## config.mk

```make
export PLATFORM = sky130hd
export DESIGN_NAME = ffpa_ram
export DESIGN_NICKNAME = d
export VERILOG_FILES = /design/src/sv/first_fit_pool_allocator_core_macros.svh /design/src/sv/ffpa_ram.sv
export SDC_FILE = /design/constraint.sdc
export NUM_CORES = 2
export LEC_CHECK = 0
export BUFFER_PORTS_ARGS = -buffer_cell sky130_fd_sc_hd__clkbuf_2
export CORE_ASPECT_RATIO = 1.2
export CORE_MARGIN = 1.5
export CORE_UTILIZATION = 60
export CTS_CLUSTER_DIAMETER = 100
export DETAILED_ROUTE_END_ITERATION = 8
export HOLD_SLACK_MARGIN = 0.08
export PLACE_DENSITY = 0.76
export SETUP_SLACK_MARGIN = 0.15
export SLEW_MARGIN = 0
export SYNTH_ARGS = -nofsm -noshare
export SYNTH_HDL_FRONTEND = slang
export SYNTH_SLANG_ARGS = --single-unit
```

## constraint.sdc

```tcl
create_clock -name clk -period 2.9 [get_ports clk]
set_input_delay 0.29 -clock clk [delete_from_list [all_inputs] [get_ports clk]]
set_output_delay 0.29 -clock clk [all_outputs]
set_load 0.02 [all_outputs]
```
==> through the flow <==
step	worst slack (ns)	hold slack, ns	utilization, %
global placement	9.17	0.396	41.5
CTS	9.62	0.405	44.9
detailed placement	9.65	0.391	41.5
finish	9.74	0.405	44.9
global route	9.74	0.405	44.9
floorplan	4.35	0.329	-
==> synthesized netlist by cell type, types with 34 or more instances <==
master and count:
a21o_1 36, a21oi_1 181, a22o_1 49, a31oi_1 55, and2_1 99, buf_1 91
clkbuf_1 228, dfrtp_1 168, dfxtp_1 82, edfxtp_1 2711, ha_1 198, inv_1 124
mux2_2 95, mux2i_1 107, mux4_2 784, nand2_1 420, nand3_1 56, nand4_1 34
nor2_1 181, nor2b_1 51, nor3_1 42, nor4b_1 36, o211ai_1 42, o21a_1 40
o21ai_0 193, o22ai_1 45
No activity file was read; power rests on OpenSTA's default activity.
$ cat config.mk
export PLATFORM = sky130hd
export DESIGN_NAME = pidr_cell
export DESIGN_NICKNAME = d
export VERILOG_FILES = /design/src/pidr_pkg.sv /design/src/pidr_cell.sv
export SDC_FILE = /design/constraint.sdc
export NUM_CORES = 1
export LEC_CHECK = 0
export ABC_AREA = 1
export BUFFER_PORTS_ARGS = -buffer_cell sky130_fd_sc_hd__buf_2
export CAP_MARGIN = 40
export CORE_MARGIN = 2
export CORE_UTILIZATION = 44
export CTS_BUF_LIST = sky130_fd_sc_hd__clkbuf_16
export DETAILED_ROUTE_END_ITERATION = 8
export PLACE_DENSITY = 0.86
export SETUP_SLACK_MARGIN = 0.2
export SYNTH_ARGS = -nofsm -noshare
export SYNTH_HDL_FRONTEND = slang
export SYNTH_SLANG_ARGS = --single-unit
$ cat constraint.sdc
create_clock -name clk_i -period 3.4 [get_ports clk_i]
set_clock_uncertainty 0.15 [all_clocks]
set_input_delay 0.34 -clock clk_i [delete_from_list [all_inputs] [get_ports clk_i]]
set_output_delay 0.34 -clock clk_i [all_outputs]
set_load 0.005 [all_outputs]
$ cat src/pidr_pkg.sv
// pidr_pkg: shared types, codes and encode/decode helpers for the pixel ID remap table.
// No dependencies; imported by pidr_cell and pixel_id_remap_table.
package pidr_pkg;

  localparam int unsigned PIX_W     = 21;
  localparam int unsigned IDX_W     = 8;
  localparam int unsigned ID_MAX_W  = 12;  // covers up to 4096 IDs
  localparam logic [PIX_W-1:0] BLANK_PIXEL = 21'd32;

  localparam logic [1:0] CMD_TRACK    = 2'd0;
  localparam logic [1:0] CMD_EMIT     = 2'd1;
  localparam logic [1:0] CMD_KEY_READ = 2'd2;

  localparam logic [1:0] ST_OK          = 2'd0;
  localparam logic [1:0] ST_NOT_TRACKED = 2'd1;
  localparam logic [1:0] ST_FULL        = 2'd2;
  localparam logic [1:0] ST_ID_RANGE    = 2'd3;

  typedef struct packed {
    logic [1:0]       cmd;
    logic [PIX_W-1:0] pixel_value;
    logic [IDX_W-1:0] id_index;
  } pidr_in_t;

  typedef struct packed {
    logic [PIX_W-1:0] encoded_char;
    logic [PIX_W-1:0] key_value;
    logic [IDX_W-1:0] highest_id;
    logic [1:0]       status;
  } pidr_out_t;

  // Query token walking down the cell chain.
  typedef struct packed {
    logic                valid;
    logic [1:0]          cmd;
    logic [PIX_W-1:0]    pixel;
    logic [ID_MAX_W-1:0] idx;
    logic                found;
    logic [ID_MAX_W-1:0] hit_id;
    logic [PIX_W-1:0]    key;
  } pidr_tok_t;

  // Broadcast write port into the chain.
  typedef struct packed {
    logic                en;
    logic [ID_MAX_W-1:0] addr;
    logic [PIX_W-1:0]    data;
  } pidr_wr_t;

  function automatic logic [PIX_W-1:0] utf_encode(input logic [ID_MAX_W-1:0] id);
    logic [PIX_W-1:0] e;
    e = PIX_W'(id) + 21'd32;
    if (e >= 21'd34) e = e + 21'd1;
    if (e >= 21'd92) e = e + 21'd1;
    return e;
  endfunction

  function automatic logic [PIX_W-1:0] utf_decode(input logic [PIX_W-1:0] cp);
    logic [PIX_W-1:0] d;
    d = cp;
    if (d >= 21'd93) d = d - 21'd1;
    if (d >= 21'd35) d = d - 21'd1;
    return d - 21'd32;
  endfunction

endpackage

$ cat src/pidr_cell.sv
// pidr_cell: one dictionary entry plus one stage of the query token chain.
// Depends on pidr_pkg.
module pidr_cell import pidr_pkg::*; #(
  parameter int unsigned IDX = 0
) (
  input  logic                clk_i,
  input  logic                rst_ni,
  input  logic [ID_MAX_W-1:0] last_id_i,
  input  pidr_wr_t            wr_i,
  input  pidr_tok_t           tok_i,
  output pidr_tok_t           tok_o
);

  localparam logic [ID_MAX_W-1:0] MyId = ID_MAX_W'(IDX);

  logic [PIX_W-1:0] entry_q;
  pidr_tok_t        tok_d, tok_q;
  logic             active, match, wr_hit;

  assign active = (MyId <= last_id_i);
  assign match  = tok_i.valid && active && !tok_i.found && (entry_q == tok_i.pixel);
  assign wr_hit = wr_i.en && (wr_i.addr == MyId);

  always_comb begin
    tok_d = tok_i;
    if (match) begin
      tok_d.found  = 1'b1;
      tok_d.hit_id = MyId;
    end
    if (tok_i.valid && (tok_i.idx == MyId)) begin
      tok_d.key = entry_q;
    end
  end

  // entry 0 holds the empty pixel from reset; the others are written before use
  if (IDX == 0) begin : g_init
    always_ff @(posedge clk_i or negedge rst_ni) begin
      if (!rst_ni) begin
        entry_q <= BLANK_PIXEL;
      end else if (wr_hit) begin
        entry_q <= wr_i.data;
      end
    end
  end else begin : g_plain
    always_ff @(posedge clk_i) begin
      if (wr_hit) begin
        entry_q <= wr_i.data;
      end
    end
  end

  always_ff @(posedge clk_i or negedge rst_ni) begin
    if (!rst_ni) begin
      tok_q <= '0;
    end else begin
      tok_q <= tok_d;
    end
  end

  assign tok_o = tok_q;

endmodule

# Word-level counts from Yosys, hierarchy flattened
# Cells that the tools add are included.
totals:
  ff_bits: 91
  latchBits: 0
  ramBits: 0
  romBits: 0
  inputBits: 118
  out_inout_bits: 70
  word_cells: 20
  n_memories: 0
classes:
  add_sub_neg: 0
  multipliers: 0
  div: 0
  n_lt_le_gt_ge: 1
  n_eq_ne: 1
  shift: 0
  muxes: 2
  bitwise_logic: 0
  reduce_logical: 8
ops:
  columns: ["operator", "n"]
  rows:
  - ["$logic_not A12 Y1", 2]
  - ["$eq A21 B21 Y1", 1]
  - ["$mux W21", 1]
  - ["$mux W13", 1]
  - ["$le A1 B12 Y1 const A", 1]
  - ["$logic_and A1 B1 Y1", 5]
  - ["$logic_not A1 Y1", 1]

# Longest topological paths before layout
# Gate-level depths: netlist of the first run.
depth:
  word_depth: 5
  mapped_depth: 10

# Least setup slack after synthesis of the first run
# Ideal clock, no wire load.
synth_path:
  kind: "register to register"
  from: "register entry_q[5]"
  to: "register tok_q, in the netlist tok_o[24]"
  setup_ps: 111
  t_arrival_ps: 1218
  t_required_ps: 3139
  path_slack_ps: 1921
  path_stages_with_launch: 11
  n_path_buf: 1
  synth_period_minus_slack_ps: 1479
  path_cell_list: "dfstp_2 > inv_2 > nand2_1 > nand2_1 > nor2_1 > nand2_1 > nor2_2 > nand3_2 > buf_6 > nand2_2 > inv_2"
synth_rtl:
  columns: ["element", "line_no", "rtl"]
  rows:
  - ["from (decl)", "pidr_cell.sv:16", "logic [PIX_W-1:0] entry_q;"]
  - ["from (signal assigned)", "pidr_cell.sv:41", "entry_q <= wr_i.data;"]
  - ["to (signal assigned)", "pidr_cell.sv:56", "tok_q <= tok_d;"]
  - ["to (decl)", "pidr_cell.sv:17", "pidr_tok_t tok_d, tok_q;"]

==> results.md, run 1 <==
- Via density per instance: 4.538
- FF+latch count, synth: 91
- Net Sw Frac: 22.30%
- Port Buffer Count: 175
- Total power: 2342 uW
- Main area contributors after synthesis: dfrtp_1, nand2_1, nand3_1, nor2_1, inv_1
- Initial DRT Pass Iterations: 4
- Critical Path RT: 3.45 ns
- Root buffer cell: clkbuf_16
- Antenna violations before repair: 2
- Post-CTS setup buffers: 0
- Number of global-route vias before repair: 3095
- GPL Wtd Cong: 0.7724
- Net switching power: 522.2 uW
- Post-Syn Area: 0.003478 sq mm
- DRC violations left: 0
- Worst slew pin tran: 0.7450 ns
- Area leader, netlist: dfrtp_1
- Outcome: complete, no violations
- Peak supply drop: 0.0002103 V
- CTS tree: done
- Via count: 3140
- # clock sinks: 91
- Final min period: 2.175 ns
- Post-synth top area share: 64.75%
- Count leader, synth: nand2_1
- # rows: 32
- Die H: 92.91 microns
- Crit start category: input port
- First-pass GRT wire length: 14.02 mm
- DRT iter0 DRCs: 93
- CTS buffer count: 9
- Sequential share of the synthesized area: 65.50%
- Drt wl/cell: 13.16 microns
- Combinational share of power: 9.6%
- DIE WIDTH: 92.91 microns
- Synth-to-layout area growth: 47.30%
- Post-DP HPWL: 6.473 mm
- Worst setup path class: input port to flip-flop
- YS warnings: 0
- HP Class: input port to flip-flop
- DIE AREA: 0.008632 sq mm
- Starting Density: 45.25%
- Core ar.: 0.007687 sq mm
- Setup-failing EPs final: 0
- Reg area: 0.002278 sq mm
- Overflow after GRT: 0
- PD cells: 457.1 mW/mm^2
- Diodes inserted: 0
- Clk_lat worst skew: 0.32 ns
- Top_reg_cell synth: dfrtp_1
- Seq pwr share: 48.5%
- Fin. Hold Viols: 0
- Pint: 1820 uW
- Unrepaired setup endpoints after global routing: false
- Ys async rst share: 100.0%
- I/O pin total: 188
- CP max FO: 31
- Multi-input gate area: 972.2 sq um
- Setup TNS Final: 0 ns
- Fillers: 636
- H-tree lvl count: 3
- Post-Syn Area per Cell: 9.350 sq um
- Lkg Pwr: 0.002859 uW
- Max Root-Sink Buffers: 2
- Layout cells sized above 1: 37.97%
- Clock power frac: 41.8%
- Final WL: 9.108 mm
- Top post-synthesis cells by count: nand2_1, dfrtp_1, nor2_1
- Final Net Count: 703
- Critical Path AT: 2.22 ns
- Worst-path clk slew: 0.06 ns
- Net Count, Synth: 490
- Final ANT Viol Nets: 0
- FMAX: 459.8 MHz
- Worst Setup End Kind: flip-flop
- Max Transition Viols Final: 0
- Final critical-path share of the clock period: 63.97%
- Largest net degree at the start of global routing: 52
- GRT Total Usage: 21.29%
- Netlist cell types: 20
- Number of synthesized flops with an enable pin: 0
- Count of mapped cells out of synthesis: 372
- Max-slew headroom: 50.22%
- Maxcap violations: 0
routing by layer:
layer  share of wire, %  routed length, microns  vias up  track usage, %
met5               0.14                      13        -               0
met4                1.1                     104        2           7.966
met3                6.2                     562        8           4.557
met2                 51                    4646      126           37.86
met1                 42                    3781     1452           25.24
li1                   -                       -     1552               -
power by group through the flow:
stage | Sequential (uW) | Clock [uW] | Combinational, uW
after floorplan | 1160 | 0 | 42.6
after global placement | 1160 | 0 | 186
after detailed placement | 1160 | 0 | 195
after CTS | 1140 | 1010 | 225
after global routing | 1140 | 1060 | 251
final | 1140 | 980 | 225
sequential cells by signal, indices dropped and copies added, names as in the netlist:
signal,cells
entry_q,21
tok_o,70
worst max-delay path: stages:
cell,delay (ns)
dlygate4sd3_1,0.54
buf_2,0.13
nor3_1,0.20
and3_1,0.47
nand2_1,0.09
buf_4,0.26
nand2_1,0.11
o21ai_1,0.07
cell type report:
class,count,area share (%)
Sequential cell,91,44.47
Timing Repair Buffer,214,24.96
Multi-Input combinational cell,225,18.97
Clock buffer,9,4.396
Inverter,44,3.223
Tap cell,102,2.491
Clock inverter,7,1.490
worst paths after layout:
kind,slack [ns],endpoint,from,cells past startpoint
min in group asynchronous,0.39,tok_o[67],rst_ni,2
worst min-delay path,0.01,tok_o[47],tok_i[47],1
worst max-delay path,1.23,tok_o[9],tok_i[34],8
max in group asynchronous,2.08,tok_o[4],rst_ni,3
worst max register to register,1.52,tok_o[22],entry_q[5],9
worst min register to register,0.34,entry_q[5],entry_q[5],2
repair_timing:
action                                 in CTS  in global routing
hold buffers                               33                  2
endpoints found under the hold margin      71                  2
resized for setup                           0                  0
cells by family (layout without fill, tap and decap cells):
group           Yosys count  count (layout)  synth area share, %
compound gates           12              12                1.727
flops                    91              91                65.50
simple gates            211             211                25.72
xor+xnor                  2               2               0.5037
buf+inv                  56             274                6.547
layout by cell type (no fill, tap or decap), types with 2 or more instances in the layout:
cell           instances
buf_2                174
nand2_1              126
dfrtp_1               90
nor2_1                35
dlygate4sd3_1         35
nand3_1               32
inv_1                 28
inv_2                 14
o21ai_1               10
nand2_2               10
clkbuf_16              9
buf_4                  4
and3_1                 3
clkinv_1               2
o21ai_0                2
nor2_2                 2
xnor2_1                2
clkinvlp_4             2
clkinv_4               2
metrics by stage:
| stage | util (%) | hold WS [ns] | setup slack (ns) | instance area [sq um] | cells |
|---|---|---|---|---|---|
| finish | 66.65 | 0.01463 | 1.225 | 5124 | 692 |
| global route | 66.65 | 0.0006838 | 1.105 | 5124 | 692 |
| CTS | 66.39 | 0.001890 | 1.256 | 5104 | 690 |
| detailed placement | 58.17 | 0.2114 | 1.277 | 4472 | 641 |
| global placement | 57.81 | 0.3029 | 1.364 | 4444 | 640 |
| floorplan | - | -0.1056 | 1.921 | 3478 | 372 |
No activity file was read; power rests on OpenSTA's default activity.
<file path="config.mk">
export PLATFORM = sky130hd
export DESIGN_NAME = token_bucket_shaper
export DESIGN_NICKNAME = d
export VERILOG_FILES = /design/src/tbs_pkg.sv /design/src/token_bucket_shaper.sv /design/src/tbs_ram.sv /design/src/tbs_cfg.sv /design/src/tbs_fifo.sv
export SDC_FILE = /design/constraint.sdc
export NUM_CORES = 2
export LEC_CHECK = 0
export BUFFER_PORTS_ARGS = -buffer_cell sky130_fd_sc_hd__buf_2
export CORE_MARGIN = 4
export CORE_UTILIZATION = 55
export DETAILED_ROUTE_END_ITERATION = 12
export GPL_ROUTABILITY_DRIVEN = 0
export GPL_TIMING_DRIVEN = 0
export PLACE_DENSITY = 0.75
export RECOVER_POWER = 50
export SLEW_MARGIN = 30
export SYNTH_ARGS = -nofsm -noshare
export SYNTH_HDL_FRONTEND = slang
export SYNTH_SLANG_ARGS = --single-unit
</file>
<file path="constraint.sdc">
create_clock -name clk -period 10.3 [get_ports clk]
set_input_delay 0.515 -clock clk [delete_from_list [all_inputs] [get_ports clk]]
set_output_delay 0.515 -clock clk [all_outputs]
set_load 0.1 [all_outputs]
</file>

• • • •

- [Your instructions] Of all the entries above, repeat only the lines from the line that has "- Via density per instance: 4.538" to the line that has "- Die H: 92.91 microns", both lines included, exactly.

- [Solution to the exercise]
- Via density per instance: 4.538
- FF+latch count, synth: 91
- Net Sw Frac: 22.30%
- Port Buffer Count: 175
- Total power: 2342 uW
- Main area contributors after synthesis: dfrtp_1, nand2_1, nand3_1, nor2_1, inv_1
- Initial DRT Pass Iterations: 4
- Critical Path RT: 3.45 ns
- Root buffer cell: clkbuf_16
- Antenna violations before repair: 2
- Post-CTS setup buffers: 0
- Number of global-route vias before repair: 3095
- GPL Wtd Cong: 0.7724
- Net switching power: 522.2 uW
- Post-Syn Area: 0.003478 sq mm
- DRC violations left: 0
- Worst slew pin tran: 0.7450 ns
- Area leader, netlist: dfrtp_1
- Outcome: complete, no violations
- Peak supply drop: 0.0002103 V
- CTS tree: done
- Via count: 3140
- # clock sinks: 91
- Final min period: 2.175 ns
- Post-synth top area share: 64.75%
- Count leader, synth: nand2_1
- # rows: 32
- Die H: 92.91 microns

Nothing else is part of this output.